Record excerpts below:

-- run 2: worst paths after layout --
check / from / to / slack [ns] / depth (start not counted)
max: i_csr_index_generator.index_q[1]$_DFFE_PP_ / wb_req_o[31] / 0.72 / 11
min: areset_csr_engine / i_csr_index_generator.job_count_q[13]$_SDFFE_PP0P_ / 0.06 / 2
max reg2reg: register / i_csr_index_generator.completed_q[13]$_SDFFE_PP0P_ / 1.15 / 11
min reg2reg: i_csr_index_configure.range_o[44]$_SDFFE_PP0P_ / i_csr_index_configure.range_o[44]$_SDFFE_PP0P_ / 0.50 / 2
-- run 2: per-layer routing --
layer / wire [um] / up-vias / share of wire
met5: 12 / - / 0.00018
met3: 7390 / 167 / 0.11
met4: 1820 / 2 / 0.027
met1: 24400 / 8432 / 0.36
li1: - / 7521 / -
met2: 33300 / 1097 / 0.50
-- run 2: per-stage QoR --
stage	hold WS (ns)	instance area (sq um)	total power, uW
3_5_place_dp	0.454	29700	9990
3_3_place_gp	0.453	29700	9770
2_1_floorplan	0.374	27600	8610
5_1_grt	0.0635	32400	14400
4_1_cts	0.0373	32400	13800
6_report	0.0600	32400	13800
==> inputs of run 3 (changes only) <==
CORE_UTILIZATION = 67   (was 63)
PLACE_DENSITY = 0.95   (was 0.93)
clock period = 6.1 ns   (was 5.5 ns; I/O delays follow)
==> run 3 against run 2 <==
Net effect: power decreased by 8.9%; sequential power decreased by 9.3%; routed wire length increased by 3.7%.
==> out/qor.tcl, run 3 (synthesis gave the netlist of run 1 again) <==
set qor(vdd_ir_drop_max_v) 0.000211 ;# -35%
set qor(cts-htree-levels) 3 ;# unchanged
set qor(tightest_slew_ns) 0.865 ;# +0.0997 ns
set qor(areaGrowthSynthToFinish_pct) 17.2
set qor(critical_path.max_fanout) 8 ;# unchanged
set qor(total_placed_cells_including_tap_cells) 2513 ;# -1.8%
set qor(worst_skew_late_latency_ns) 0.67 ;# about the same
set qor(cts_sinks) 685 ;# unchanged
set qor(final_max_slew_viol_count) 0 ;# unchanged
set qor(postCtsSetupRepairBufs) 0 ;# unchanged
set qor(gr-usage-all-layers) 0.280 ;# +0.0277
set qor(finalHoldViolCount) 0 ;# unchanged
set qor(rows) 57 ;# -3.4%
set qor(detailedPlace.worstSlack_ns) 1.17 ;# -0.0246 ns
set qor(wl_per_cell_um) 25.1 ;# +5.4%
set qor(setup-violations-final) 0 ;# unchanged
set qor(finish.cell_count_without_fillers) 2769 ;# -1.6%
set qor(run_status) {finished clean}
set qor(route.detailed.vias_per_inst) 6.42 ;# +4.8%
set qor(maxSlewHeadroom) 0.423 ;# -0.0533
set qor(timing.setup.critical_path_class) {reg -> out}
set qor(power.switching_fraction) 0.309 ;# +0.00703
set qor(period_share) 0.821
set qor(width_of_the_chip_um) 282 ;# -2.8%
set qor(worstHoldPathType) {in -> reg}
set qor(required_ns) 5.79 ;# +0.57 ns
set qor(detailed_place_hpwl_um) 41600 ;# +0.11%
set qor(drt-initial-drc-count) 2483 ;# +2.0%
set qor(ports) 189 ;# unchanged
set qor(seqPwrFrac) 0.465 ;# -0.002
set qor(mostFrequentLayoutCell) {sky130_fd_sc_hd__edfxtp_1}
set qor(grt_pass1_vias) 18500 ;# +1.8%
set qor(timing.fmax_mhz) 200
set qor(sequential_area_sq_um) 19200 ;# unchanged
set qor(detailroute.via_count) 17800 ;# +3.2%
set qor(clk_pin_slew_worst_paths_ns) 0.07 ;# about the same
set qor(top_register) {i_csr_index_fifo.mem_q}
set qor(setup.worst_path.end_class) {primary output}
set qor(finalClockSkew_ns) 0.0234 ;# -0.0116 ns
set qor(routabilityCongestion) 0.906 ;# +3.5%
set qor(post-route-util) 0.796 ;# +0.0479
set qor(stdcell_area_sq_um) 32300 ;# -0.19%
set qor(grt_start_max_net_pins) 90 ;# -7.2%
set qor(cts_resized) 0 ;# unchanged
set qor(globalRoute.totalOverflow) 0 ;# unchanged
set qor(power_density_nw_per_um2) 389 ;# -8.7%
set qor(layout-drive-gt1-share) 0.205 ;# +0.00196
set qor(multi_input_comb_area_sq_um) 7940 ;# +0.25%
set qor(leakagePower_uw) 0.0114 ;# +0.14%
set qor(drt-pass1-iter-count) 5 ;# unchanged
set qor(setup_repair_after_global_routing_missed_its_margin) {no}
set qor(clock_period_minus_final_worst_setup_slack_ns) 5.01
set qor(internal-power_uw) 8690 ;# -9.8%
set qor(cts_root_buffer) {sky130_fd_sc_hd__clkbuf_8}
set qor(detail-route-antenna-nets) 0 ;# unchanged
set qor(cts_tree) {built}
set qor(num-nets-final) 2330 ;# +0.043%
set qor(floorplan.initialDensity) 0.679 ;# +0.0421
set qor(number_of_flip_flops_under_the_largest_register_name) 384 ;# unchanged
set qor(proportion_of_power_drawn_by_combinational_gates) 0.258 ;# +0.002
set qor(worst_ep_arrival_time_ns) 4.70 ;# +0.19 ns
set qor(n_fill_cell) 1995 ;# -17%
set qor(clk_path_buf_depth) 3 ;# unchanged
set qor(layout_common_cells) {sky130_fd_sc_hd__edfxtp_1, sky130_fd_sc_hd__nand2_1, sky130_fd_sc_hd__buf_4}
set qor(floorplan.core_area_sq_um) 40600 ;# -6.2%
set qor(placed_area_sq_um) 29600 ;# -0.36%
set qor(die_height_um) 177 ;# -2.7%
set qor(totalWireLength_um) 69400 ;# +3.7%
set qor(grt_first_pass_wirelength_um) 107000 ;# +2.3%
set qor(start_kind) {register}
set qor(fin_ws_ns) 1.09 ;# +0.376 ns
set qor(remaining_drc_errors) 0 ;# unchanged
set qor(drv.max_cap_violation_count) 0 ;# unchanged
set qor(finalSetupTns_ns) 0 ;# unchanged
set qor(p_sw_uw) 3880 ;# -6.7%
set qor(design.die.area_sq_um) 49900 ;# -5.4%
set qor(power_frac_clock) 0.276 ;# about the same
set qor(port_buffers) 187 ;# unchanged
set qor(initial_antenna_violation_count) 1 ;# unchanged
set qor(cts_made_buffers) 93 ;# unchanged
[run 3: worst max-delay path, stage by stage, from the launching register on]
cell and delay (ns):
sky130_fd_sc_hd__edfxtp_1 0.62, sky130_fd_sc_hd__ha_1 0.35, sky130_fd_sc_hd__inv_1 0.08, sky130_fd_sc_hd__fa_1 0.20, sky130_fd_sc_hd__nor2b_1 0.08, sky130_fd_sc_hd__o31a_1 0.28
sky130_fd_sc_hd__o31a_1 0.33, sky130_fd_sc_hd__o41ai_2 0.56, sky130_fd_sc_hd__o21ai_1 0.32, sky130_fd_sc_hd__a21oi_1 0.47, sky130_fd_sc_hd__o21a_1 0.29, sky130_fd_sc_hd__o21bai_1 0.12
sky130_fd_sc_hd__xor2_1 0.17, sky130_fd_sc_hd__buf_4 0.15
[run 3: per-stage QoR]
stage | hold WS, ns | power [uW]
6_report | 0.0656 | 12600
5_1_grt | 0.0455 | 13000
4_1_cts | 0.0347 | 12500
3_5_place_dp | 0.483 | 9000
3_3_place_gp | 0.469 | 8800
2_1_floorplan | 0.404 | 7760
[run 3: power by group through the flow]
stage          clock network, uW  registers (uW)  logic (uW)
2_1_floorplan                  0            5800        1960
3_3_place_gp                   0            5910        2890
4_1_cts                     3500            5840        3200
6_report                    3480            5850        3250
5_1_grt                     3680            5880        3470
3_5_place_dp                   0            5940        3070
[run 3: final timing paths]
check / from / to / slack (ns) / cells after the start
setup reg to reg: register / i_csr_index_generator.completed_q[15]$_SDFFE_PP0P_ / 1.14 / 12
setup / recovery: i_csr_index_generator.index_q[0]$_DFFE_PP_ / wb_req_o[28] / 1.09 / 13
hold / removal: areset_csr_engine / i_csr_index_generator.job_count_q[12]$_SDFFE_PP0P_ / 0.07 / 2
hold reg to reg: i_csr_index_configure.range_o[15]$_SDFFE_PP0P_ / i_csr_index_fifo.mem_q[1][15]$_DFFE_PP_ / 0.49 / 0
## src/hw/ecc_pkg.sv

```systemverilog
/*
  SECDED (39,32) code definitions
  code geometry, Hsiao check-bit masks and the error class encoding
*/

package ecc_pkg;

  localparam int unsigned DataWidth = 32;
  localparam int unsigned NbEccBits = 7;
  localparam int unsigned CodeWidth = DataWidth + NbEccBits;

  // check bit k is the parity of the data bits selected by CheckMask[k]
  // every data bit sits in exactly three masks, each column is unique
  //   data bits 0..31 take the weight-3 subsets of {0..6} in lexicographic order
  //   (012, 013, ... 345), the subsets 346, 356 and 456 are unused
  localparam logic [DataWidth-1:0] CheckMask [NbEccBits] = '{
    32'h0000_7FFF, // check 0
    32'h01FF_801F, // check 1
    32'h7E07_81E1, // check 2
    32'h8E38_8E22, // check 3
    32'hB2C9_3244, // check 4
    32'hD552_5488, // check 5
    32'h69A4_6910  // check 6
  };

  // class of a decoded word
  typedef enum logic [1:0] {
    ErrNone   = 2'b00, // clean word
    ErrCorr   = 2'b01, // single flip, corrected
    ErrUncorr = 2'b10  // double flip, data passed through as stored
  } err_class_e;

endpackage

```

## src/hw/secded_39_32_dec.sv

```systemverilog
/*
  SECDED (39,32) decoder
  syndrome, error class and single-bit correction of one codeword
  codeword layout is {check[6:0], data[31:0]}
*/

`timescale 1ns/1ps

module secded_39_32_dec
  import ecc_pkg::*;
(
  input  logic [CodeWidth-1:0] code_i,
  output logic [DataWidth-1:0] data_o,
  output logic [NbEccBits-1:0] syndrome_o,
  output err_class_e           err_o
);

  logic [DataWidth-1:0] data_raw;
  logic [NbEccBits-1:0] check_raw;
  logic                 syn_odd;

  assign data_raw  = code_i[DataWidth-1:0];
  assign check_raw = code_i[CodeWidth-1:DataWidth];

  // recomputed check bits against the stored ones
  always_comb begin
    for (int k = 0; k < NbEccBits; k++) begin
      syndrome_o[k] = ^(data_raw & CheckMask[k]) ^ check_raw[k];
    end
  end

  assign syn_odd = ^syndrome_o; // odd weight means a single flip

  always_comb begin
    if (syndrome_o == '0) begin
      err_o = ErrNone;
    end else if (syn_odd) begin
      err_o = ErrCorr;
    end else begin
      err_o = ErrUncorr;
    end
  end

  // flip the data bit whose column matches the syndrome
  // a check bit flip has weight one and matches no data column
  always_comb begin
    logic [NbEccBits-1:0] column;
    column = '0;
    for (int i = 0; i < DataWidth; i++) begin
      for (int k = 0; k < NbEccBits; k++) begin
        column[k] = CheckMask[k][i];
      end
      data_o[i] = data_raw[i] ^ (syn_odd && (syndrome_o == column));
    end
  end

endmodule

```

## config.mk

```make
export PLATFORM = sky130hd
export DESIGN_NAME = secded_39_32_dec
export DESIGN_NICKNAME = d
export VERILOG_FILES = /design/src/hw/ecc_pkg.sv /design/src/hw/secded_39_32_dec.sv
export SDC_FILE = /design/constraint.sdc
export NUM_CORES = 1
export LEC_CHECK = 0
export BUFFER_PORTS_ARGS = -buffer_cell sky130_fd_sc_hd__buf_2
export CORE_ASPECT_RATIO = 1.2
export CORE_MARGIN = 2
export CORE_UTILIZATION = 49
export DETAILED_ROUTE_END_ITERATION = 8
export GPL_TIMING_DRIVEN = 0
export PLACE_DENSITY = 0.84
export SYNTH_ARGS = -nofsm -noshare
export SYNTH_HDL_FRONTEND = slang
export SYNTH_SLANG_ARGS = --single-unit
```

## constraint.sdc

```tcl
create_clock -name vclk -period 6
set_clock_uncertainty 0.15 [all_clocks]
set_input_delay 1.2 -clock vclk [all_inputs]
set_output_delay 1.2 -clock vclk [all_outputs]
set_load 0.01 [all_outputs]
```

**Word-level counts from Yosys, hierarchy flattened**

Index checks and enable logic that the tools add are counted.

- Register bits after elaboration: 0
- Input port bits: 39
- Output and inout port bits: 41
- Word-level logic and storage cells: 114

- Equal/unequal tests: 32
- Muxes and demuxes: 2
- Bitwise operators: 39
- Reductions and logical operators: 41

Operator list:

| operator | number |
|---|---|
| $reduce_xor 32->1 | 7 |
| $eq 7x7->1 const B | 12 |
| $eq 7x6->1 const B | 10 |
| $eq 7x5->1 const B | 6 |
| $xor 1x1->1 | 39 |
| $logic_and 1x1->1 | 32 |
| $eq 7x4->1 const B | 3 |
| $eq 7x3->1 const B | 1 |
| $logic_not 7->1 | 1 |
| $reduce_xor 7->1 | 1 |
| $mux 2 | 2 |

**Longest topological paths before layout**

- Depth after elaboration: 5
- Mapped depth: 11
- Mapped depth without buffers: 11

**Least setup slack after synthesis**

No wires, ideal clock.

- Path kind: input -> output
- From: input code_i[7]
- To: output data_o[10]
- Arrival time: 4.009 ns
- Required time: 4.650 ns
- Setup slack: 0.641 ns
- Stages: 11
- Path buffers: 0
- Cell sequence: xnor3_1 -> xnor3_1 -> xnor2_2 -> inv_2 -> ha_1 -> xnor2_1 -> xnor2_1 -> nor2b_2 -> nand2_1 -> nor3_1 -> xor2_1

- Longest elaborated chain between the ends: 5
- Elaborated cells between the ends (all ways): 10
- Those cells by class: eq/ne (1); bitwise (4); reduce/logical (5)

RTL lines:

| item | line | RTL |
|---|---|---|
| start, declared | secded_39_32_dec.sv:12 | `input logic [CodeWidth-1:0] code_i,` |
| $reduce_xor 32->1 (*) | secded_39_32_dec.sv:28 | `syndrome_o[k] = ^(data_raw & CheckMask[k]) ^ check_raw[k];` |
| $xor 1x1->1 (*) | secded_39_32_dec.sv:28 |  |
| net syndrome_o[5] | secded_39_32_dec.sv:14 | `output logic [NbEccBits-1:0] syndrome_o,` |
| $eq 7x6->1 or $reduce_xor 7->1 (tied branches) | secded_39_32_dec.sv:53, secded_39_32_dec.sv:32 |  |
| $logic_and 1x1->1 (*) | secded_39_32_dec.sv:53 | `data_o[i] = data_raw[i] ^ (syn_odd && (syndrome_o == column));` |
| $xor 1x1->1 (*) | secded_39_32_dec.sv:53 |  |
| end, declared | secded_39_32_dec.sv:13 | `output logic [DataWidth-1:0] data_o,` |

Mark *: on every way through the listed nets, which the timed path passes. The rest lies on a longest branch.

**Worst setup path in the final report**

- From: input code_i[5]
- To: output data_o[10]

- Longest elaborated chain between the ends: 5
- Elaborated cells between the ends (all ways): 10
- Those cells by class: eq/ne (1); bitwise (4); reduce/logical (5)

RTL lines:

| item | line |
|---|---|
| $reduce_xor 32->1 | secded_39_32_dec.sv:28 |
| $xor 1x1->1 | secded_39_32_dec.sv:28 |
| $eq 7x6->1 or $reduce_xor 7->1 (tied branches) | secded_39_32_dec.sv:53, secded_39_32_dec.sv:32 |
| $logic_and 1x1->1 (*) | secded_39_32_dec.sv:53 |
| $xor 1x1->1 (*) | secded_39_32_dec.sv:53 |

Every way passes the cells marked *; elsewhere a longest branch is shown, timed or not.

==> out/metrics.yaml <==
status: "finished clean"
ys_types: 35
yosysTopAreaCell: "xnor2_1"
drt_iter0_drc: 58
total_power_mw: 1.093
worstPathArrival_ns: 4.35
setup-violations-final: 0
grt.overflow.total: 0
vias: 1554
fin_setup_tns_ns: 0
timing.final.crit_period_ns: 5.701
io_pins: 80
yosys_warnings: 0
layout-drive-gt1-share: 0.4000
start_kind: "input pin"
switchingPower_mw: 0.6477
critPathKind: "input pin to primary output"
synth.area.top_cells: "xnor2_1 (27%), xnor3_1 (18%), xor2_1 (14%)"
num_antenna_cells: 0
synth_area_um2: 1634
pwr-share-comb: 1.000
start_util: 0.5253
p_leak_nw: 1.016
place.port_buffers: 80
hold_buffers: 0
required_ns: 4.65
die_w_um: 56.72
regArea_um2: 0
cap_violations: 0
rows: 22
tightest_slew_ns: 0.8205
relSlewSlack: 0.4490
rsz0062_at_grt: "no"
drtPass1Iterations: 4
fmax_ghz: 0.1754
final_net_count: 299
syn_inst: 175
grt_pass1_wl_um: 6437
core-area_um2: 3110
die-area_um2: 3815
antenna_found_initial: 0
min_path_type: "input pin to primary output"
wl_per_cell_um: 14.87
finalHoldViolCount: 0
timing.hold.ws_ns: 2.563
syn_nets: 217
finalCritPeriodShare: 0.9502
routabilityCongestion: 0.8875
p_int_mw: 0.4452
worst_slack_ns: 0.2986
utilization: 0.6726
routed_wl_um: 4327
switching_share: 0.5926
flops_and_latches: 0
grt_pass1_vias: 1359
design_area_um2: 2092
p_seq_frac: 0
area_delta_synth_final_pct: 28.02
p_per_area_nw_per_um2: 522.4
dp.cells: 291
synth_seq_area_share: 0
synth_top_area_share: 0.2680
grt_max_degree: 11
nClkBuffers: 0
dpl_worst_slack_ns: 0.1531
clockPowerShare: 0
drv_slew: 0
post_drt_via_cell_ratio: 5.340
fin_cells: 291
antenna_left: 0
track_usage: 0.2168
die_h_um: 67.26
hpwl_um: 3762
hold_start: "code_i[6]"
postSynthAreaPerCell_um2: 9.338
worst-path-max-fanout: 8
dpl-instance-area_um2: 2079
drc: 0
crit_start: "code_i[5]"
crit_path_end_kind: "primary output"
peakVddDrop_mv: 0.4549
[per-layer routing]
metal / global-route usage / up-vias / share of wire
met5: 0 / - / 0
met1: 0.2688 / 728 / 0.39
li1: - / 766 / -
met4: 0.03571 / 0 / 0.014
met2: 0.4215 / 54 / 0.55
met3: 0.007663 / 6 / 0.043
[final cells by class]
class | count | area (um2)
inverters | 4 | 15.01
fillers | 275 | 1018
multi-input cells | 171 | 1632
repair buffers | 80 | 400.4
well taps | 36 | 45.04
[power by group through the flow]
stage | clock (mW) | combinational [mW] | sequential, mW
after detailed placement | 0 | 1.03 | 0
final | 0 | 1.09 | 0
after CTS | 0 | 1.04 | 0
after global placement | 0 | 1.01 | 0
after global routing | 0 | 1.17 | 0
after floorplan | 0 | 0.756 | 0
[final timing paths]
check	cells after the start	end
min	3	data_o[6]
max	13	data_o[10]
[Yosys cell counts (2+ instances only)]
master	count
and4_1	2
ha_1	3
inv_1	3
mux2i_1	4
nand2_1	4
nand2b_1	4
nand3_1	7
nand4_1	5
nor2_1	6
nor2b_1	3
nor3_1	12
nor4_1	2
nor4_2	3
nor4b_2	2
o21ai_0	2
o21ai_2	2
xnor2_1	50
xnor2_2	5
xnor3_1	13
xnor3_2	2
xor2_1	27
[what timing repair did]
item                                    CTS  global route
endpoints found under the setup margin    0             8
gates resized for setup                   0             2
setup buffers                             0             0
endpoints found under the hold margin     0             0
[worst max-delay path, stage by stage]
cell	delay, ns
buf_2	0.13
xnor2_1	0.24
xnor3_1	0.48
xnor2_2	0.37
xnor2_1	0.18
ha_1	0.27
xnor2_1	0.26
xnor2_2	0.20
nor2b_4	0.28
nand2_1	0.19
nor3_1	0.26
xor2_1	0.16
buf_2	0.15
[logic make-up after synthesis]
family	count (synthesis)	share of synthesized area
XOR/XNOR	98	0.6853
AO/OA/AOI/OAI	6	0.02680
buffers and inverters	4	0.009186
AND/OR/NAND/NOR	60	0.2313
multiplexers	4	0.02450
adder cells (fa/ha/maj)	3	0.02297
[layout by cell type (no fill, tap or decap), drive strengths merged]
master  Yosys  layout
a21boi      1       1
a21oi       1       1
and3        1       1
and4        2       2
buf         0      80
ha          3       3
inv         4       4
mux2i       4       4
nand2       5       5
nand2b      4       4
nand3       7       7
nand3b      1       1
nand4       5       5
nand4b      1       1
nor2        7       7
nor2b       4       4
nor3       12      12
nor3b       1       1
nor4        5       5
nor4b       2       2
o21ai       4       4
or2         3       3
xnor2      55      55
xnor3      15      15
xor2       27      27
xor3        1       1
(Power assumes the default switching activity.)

End of Record excerpts.

**Requirement**
Working from the records above, write out verbatim only the lines from the line containing "set qor(final_max_slew_viol_count) 0" through the line containing "set qor(power_density_nw_per_um2) 389".

**Reply**
set qor(final_max_slew_viol_count) 0 ;# unchanged
set qor(postCtsSetupRepairBufs) 0 ;# unchanged
set qor(gr-usage-all-layers) 0.280 ;# +0.0277
set qor(finalHoldViolCount) 0 ;# unchanged
set qor(rows) 57 ;# -3.4%
set qor(detailedPlace.worstSlack_ns) 1.17 ;# -0.0246 ns
set qor(wl_per_cell_um) 25.1 ;# +5.4%
set qor(setup-violations-final) 0 ;# unchanged
set qor(finish.cell_count_without_fillers) 2769 ;# -1.6%
set qor(run_status) {finished clean}
set qor(route.detailed.vias_per_inst) 6.42 ;# +4.8%
set qor(maxSlewHeadroom) 0.423 ;# -0.0533
set qor(timing.setup.critical_path_class) {reg -> out}
set qor(power.switching_fraction) 0.309 ;# +0.00703
set qor(period_share) 0.821
set qor(width_of_the_chip_um) 282 ;# -2.8%
set qor(worstHoldPathType) {in -> reg}
set qor(required_ns) 5.79 ;# +0.57 ns
set qor(detailed_place_hpwl_um) 41600 ;# +0.11%
set qor(drt-initial-drc-count) 2483 ;# +2.0%
set qor(ports) 189 ;# unchanged
set qor(seqPwrFrac) 0.465 ;# -0.002
set qor(mostFrequentLayoutCell) {sky130_fd_sc_hd__edfxtp_1}
set qor(grt_pass1_vias) 18500 ;# +1.8%
set qor(timing.fmax_mhz) 200
set qor(sequential_area_sq_um) 19200 ;# unchanged
set qor(detailroute.via_count) 17800 ;# +3.2%
set qor(clk_pin_slew_worst_paths_ns) 0.07 ;# about the same
set qor(top_register) {i_csr_index_fifo.mem_q}
set qor(setup.worst_path.end_class) {primary output}
set qor(finalClockSkew_ns) 0.0234 ;# -0.0116 ns
set qor(routabilityCongestion) 0.906 ;# +3.5%
set qor(post-route-util) 0.796 ;# +0.0479
set qor(stdcell_area_sq_um) 32300 ;# -0.19%
set qor(grt_start_max_net_pins) 90 ;# -7.2%
set qor(cts_resized) 0 ;# unchanged
set qor(globalRoute.totalOverflow) 0 ;# unchanged
set qor(power_density_nw_per_um2) 389 ;# -8.7%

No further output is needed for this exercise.